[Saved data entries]
=======

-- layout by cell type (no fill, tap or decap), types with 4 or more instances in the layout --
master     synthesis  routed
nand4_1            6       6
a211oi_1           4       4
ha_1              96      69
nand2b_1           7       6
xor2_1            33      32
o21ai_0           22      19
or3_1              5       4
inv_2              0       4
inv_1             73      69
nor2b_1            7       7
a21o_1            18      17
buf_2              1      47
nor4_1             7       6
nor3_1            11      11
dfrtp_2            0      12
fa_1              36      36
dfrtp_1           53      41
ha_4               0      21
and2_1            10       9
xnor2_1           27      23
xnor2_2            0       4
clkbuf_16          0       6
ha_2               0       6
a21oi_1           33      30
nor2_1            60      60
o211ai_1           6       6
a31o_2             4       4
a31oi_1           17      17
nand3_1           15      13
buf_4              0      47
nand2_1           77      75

=======

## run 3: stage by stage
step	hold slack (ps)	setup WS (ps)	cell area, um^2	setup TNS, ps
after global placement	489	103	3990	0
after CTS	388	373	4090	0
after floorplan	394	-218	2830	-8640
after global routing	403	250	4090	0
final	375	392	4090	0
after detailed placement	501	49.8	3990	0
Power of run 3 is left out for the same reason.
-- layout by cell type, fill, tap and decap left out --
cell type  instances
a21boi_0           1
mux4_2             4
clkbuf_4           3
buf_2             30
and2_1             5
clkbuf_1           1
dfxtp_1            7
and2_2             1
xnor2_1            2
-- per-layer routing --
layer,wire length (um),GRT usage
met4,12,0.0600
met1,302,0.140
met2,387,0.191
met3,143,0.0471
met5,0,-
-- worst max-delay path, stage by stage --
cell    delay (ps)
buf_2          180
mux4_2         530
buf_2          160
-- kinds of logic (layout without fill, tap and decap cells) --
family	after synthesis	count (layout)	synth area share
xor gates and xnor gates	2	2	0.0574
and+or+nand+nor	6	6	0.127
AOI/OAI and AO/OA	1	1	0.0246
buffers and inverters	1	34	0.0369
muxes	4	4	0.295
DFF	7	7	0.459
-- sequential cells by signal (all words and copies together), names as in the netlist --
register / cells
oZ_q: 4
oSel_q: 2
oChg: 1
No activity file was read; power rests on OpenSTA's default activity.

=======

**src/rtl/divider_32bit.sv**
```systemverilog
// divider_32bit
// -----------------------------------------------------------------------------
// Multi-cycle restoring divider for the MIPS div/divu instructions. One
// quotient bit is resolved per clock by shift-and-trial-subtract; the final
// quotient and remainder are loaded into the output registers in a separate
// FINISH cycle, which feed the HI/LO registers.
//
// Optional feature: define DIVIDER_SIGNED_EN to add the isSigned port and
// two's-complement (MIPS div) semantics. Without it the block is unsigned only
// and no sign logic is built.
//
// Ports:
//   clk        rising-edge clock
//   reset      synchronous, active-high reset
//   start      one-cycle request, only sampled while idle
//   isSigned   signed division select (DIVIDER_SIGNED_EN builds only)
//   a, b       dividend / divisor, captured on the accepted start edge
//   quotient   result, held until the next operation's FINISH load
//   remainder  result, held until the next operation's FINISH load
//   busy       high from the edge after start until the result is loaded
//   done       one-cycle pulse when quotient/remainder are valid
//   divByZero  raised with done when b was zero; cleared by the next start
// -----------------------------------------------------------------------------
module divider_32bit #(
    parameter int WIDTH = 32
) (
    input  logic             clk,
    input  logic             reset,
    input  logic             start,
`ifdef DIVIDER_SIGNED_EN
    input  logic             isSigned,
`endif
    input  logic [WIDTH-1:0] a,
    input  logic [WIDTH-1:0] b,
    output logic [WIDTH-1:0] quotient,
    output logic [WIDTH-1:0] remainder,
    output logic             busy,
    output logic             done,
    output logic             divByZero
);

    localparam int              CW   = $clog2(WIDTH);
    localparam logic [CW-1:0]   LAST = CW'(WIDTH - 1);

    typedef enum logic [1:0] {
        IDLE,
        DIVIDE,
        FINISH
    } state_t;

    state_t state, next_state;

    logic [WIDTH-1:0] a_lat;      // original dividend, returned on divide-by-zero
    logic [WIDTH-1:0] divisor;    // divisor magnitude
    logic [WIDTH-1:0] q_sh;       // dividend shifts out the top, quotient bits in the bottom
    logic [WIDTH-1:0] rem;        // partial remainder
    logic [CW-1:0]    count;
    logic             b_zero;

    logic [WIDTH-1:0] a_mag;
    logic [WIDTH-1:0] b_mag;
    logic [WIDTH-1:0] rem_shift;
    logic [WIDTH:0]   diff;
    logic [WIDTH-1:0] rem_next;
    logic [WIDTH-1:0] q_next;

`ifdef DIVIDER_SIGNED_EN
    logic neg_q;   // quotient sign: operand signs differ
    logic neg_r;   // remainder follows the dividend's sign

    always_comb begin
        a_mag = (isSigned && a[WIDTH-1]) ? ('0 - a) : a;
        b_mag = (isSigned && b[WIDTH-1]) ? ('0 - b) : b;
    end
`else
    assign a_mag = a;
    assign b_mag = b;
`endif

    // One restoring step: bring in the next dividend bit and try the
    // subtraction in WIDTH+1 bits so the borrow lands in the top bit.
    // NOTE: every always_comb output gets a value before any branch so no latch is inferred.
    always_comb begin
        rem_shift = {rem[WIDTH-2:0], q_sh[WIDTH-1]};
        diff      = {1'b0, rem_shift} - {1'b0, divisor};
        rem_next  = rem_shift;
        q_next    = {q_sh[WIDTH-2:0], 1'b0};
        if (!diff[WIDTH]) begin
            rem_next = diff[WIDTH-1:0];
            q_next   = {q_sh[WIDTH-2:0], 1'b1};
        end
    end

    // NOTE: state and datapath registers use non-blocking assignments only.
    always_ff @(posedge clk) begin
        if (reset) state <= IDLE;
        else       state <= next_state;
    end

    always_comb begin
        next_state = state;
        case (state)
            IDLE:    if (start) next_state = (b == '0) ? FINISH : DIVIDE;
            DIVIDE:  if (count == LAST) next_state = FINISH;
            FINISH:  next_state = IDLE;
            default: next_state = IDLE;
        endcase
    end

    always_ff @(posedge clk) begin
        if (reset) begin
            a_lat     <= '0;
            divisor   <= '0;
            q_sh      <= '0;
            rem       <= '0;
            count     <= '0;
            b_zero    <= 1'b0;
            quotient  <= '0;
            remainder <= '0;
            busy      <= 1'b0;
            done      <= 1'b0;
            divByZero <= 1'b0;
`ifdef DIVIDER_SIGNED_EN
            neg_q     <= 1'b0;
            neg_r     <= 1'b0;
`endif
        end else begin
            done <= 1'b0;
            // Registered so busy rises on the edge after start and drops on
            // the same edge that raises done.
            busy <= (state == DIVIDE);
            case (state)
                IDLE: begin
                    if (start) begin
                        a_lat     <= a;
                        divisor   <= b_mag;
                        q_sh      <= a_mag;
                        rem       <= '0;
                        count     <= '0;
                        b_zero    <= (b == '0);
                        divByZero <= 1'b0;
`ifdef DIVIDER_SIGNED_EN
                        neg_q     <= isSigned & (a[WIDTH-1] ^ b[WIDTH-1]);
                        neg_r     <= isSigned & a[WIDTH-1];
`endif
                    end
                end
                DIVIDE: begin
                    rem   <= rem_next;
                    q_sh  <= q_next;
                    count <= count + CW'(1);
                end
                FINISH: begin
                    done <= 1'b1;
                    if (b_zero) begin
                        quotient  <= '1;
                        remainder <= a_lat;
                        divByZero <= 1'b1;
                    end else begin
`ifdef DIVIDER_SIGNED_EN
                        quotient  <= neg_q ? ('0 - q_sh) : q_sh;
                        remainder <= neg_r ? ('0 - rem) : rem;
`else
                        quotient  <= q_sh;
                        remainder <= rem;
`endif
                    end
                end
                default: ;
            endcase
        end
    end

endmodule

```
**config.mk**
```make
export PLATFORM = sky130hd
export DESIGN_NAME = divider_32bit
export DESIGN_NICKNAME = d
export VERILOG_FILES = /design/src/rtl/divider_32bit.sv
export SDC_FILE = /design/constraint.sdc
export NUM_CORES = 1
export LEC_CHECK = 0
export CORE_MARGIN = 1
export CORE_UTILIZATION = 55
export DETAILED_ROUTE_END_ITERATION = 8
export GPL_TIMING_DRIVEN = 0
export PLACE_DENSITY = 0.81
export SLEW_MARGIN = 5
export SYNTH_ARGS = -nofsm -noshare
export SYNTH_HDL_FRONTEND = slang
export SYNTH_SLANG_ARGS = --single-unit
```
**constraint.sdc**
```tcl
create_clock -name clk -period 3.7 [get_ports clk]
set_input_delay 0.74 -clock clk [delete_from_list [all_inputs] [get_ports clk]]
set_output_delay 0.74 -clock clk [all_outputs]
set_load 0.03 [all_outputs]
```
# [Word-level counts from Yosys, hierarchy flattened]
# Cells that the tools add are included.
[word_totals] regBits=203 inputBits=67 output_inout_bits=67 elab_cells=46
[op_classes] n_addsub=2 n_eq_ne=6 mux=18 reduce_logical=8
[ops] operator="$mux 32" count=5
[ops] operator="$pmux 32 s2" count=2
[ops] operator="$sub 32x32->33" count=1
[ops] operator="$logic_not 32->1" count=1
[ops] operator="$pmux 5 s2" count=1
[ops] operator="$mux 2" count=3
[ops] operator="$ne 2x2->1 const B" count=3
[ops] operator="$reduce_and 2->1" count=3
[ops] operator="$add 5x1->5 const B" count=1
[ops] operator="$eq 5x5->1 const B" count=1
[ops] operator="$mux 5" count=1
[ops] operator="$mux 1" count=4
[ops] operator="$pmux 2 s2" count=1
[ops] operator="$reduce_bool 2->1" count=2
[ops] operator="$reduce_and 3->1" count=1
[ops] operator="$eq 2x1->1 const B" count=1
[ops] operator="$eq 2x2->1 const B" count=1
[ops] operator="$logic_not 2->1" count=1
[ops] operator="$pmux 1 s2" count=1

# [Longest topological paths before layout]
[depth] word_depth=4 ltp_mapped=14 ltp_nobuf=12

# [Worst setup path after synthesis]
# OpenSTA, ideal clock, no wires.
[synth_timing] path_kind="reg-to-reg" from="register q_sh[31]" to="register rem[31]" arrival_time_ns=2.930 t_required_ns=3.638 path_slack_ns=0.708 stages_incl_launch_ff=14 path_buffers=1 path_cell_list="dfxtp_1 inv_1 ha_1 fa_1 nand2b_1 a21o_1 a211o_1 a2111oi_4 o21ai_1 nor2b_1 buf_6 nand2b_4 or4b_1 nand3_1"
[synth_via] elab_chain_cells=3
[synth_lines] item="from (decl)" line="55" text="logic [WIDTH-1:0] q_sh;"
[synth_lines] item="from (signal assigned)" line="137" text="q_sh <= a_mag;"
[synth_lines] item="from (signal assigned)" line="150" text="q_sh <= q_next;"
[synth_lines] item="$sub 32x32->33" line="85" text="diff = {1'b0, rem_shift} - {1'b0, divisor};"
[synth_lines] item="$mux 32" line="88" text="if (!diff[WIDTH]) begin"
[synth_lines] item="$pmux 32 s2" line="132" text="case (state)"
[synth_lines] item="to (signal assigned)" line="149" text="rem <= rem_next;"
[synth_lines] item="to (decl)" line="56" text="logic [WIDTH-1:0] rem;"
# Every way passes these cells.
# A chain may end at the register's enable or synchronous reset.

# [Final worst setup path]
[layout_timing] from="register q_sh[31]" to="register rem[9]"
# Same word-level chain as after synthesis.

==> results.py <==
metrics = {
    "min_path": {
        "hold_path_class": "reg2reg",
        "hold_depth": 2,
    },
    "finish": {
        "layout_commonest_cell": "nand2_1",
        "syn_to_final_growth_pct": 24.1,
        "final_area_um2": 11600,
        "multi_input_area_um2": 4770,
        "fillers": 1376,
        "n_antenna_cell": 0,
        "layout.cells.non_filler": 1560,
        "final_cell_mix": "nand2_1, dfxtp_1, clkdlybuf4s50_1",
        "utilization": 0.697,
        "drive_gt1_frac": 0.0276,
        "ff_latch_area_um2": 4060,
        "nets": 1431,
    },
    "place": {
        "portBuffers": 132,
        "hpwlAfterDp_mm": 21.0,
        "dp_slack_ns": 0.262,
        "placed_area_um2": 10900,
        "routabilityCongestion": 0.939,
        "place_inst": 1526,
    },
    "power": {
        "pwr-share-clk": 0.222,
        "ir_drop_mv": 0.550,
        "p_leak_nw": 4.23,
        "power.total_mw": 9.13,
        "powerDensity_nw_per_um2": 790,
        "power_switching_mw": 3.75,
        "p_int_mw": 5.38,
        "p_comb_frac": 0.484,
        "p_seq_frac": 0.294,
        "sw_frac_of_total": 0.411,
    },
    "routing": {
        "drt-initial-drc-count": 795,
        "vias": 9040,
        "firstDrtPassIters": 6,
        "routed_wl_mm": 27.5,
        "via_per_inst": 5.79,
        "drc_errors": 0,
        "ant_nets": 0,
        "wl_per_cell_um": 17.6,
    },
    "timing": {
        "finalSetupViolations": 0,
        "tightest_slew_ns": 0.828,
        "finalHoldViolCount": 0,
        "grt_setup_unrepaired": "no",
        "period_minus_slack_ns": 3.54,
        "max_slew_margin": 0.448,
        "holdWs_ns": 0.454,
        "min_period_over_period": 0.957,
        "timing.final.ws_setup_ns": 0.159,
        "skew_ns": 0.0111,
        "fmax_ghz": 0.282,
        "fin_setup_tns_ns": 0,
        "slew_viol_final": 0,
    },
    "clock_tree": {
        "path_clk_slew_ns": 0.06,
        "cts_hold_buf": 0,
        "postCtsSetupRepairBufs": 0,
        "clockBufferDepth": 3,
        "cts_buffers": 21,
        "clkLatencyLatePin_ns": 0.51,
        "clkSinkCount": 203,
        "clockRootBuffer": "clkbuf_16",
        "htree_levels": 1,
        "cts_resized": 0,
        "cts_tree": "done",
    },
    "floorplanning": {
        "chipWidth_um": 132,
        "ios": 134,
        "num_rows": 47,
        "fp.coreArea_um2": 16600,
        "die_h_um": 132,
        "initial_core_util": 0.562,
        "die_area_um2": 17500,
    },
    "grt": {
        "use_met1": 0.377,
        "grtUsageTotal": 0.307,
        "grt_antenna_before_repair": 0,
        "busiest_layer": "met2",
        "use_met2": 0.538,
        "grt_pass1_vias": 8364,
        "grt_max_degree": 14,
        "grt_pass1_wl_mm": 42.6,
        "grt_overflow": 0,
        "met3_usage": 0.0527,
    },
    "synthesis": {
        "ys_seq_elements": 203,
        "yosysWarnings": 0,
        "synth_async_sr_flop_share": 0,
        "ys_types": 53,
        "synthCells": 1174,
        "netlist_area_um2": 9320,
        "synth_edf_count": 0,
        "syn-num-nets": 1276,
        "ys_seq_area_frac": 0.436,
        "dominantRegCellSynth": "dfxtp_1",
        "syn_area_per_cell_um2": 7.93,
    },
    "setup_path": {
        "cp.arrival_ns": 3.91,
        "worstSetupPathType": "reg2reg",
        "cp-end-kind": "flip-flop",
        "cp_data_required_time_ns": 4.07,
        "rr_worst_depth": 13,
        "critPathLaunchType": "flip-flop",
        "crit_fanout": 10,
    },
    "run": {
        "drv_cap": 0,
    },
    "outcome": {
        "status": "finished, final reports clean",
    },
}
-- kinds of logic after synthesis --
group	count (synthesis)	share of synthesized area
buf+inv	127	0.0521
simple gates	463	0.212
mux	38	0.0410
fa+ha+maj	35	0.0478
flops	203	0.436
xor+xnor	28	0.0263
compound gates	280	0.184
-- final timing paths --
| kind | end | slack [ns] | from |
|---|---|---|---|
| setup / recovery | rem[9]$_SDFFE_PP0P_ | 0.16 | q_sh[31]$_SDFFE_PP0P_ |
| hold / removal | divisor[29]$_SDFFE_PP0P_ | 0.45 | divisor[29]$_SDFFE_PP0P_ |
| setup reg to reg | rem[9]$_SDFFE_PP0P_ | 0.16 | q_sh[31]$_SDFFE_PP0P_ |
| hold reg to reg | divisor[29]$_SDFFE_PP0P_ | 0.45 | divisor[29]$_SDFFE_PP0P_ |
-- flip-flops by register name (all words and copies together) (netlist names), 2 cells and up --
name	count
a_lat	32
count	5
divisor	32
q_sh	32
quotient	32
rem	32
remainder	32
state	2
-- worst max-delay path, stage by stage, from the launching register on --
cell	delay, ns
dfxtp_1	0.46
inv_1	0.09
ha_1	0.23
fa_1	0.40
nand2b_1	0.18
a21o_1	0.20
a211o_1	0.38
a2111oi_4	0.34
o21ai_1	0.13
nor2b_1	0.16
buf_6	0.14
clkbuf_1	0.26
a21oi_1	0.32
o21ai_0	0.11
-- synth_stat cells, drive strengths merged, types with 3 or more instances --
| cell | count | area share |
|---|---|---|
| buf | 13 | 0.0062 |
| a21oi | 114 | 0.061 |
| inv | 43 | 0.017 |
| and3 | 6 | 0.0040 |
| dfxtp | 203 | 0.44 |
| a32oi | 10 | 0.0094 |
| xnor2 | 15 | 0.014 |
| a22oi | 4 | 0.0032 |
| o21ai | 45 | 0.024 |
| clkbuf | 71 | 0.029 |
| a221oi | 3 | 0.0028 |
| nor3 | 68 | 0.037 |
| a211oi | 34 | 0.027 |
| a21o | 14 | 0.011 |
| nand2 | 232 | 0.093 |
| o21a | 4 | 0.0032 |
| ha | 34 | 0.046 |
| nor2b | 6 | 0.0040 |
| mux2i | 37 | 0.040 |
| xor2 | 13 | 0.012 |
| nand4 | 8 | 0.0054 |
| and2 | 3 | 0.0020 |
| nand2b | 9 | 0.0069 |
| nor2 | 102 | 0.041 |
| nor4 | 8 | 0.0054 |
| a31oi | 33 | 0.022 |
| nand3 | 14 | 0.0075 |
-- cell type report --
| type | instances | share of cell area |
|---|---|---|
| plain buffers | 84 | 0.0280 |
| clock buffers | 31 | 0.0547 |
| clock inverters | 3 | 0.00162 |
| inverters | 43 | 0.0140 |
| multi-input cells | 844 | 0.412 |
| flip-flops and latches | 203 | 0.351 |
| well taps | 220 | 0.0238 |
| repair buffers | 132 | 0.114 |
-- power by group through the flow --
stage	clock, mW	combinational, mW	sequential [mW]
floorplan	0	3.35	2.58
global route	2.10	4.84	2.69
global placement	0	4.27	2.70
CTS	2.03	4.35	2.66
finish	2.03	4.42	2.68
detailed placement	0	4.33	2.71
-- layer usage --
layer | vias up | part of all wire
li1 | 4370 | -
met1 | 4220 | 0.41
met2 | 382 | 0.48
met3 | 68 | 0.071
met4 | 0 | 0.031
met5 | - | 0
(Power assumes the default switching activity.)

=======

**THE TASK:** What lines in the data include the string "left"? Copy each one.

**EXERCISE SOLUTION:**
Power of run 3 is left out for the same reason.
-- layout by cell type, fill, tap and decap left out --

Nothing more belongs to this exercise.